Sacral Nerve Stimulation
Medically reviewed by Drugs.com. Last updated on Aug 31, 2022.
What I need to know about sacral nerve stimulation?
Sacral nerve stimulation (SNS) is treatment for urinary retention without blockage, overactive bladder symptoms, and fecal incontinence. Overactive bladder symptoms include urinary urge incontinence and urinary frequency. Electrical impulses are sent directly to the sacral nerves to improve or restore bladder or bowel function. Sacral nerves are in your lower back. They control anus, rectum, and bladder functioning. SNS is done when medicine and behavior therapy do not help improve symptoms. Implantation of an SNS includes 2 stages. The first stage is a trial phase to see if SNS will improve your symptoms. The second stage involves implanting the stimulator.
How do I prepare for sacral nerve stimulation?
Your healthcare provider will talk to you about how to prepare for each stage of this procedure. He or she may tell you not to eat or drink anything after midnight on the day of your procedure. He or she will tell you what medicines to take or not take on the day of your surgery. You may be given an antibiotic through your IV to help prevent a bacterial infection.
What will happen during the first stage of SNS?
You may be given general anesthesia to keep you asleep and free from pain during the procedure. You may instead be given local anesthesia to numb the procedure area. With local anesthesia, you may still feel pressure or pushing during the procedure, but you should not feel any pain. You will be placed on your stomach. A small incision will be made in your upper buttock. A temporary or permanent lead is placed into your lower back, through to your sacral nerves. Your incision will be closed with surgical glue or tape. The lead is connected to an external stimulator. Electrical impulses will be sent to the lead to stimulate your sacral nerves. The lead may be left in place for up to 4 weeks.
What will happen after the first stage of SNS?
You will be asked to keep a record of your symptoms and bladder or bowel function. You will be able to return to your usual daily activities after the procedure. You may be asked to avoid high-impact physical activities during the time that you have an external stimulator in place.

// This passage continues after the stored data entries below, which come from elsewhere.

**src/source/bp_defs.svh**
```systemverilog
`ifndef BP_DEFS_SVH
`define BP_DEFS_SVH

// global history length, also sets the global and chooser table index width.
`define BP_GHIST_BITS 8
`define BP_GLOBAL_ENTRIES (1 << `BP_GHIST_BITS)

// per-address history table, indexed by pc[7:2].
`define BP_LOCAL_IDX_BITS 6
`define BP_LOCAL_ENTRIES (1 << `BP_LOCAL_IDX_BITS)

// local history length, one pattern counter per history value.
`define BP_LHIST_BITS 6
`define BP_PATTERN_ENTRIES (1 << `BP_LHIST_BITS)

// direct-mapped target buffer, tag is the pc above the index.
`define BP_BTB_IDX_BITS 6
`define BP_BTB_ENTRIES (1 << `BP_BTB_IDX_BITS)
`define BP_BTB_TAG_BITS (30 - `BP_BTB_IDX_BITS)

// weakly not taken.
`define BP_CTR_INIT 2'b01

`endif

```
**src/source/bp_pkg.sv**
```systemverilog
package bp_pkg;

    typedef enum logic [1:0] {
        OP_OTHER  = 2'd0,
        OP_BRANCH = 2'd1, // beq, bne.
        OP_JUMP   = 2'd2  // j, jal.
    } op_kind_e;

    typedef logic [1:0] ctr_t;

    // direction bits issued with a prediction and returned at resolve.
    typedef struct packed {
        logic global_dir;
        logic local_dir;
    } dir_t;

    typedef struct packed {
        logic        valid;
        logic [31:0] instr;
        logic [31:0] pc;
    } fetch_t;

    typedef struct packed {
        logic        valid;
        logic [31:0] instr;
        logic [31:0] pc;
        logic        taken;
        logic [31:0] target;
        dir_t        dir;
    } resolve_t;

    typedef struct packed {
        logic        valid;
        logic [31:0] pc;
        logic        taken;
        logic [31:0] target;
        dir_t        dir;
    } update_t;

    typedef struct packed {
        logic        taken;
        logic [31:0] target;
        dir_t        dir;
    } prediction_t;

    // 2-bit saturating counter, msb set means taken.
    function automatic ctr_t ctr_step(input ctr_t ctr, input logic up);
        ctr_t nxt;
        nxt = ctr;
        if (up && (ctr != 2'b11)) begin
            nxt = ctr + 2'd1;
        end else if (!up && (ctr != 2'b00)) begin
            nxt = ctr - 2'd1;
        end
        return nxt;
    endfunction

endpackage

```
**src/source/global_predictor.sv**
```systemverilog
`timescale 1ns/1ps
`include "bp_defs.svh"

module global_predictor (
    input  logic             CLK,
    input  logic             RESET,
    input  logic [31:0]      pc,
    input  bp_pkg::update_t  update,
    output logic             taken
);
    import bp_pkg::*;

    logic [`BP_GHIST_BITS-1:0] ghist;
    ctr_t                      pht [0:`BP_GLOBAL_ENTRIES-1];
    logic [`BP_GHIST_BITS-1:0] rd_idx;
    logic [`BP_GHIST_BITS-1:0] wr_idx;

    // gshare hash of word address and global history.
    assign rd_idx = pc[`BP_GHIST_BITS+1:2] ^ ghist;
    assign wr_idx = update.pc[`BP_GHIST_BITS+1:2] ^ ghist;

    assign taken = pht[rd_idx][1];

    always_ff @(posedge CLK or negedge RESET) begin
        if (!RESET) begin
            ghist <= '0;
            for (int i = 0; i < `BP_GLOBAL_ENTRIES; i++) begin
                pht[i] <= `BP_CTR_INIT;
            end
        end else if (update.valid) begin
            // train with the history in place, then shift in the outcome.
            pht[wr_idx] <= ctr_step(pht[wr_idx], update.taken);
            ghist       <= {ghist[`BP_GHIST_BITS-2:0], update.taken};
        end
    end

endmodule

```
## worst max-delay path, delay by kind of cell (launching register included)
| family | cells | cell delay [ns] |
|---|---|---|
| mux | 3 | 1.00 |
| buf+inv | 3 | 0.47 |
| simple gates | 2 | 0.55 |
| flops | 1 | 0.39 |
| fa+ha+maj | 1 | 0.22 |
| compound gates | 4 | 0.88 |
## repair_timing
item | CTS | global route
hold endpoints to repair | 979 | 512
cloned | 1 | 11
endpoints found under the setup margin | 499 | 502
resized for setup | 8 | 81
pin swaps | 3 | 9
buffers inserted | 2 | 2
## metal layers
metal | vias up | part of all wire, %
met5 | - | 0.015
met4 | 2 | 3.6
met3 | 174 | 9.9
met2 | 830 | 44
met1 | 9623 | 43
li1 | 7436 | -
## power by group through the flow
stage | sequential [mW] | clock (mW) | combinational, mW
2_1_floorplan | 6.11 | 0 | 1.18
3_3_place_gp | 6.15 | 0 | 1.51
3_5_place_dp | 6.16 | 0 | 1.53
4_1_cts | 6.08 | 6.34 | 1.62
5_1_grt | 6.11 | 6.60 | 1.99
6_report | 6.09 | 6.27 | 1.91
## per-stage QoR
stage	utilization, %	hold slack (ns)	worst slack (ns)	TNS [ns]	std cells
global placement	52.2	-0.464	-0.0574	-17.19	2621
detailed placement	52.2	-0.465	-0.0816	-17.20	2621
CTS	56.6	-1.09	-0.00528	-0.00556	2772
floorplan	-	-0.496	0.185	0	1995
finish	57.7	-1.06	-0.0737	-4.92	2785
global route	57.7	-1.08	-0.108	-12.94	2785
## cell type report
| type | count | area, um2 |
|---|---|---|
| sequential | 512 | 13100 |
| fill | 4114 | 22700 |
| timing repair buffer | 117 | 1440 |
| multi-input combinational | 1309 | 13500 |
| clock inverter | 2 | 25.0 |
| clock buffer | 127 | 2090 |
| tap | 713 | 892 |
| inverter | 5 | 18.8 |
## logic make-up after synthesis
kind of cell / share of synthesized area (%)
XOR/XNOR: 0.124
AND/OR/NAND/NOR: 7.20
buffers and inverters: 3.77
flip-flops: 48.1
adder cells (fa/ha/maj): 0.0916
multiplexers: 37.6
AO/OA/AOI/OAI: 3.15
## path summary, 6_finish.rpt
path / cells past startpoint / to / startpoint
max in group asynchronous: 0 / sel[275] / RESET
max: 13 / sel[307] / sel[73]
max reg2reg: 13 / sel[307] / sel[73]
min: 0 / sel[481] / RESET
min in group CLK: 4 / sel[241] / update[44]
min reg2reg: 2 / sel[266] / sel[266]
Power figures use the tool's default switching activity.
File: src/source/bp_defs.svh
`ifndef BP_DEFS_SVH
`define BP_DEFS_SVH

// global history length, also sets the global and chooser table index width.
`define BP_GHIST_BITS 8
`define BP_GLOBAL_ENTRIES (1 << `BP_GHIST_BITS)

// per-address history table, indexed by pc[7:2].
`define BP_LOCAL_IDX_BITS 6
`define BP_LOCAL_ENTRIES (1 << `BP_LOCAL_IDX_BITS)

// local history length, one pattern counter per history value.
`define BP_LHIST_BITS 6
`define BP_PATTERN_ENTRIES (1 << `BP_LHIST_BITS)

// direct-mapped target buffer, tag is the pc above the index.
`define BP_BTB_IDX_BITS 6
`define BP_BTB_ENTRIES (1 << `BP_BTB_IDX_BITS)
`define BP_BTB_TAG_BITS (30 - `BP_BTB_IDX_BITS)

// weakly not taken.
`define BP_CTR_INIT 2'b01

`endif

File: src/source/bp_pkg.sv
package bp_pkg;

    typedef enum logic [1:0] {
        OP_OTHER  = 2'd0,
        OP_BRANCH = 2'd1, // beq, bne.
        OP_JUMP   = 2'd2  // j, jal.
    } op_kind_e;

    typedef logic [1:0] ctr_t;

    // direction bits issued with a prediction and returned at resolve.
    typedef struct packed {
        logic global_dir;
        logic local_dir;
    } dir_t;

    typedef struct packed {
        logic        valid;
        logic [31:0] instr;
        logic [31:0] pc;
    } fetch_t;

    typedef struct packed {
        logic        valid;
        logic [31:0] instr;
        logic [31:0] pc;
        logic        taken;
        logic [31:0] target;
        dir_t        dir;
    } resolve_t;

    typedef struct packed {
        logic        valid;
        logic [31:0] pc;
        logic        taken;
        logic [31:0] target;
        dir_t        dir;
    } update_t;

    typedef struct packed {
        logic        taken;
        logic [31:0] target;
        dir_t        dir;
    } prediction_t;

    // 2-bit saturating counter, msb set means taken.
    function automatic ctr_t ctr_step(input ctr_t ctr, input logic up);
        ctr_t nxt;
        nxt = ctr;
        if (up && (ctr != 2'b11)) begin
            nxt = ctr + 2'd1;
        end else if (!up && (ctr != 2'b00)) begin
            nxt = ctr - 2'd1;
        end
        return nxt;
    endfunction

endpackage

What will happen during the second stage of SNS?
You may be given general anesthesia to keep you asleep and free from pain during the procedure. You may instead be given local anesthesia to numb the procedure area. With local anesthesia, you may still feel pressure or pushing during the procedure, but you should not feel any pain. You will be placed on your stomach. Your healthcare provider will reopen the incision that was made during the first stage. A space is made just under your skin. The stimulator is connected to a permanent lead. Then, the stimulator is placed into the space and the space is closed with stitches. You will be given a programming device to adjust and turn the stimulator off and on as needed.
What are the risks of SNS?
You may have pain, discomfort and infection in the area where the stimulator was implanted. You may have an allergic reaction to the materials that the lead or stimulator is made from. You may have pain or feel a shock during stimulation. The lead may move and you may need to have the procedure done again. You cannot have an MRI of your abdomen or pelvis if you have a stimulator implanted. An MRI can cause the leads to heat up and cause problems with your stimulator. You may set off metal detectors at airports or theft detectors in stores.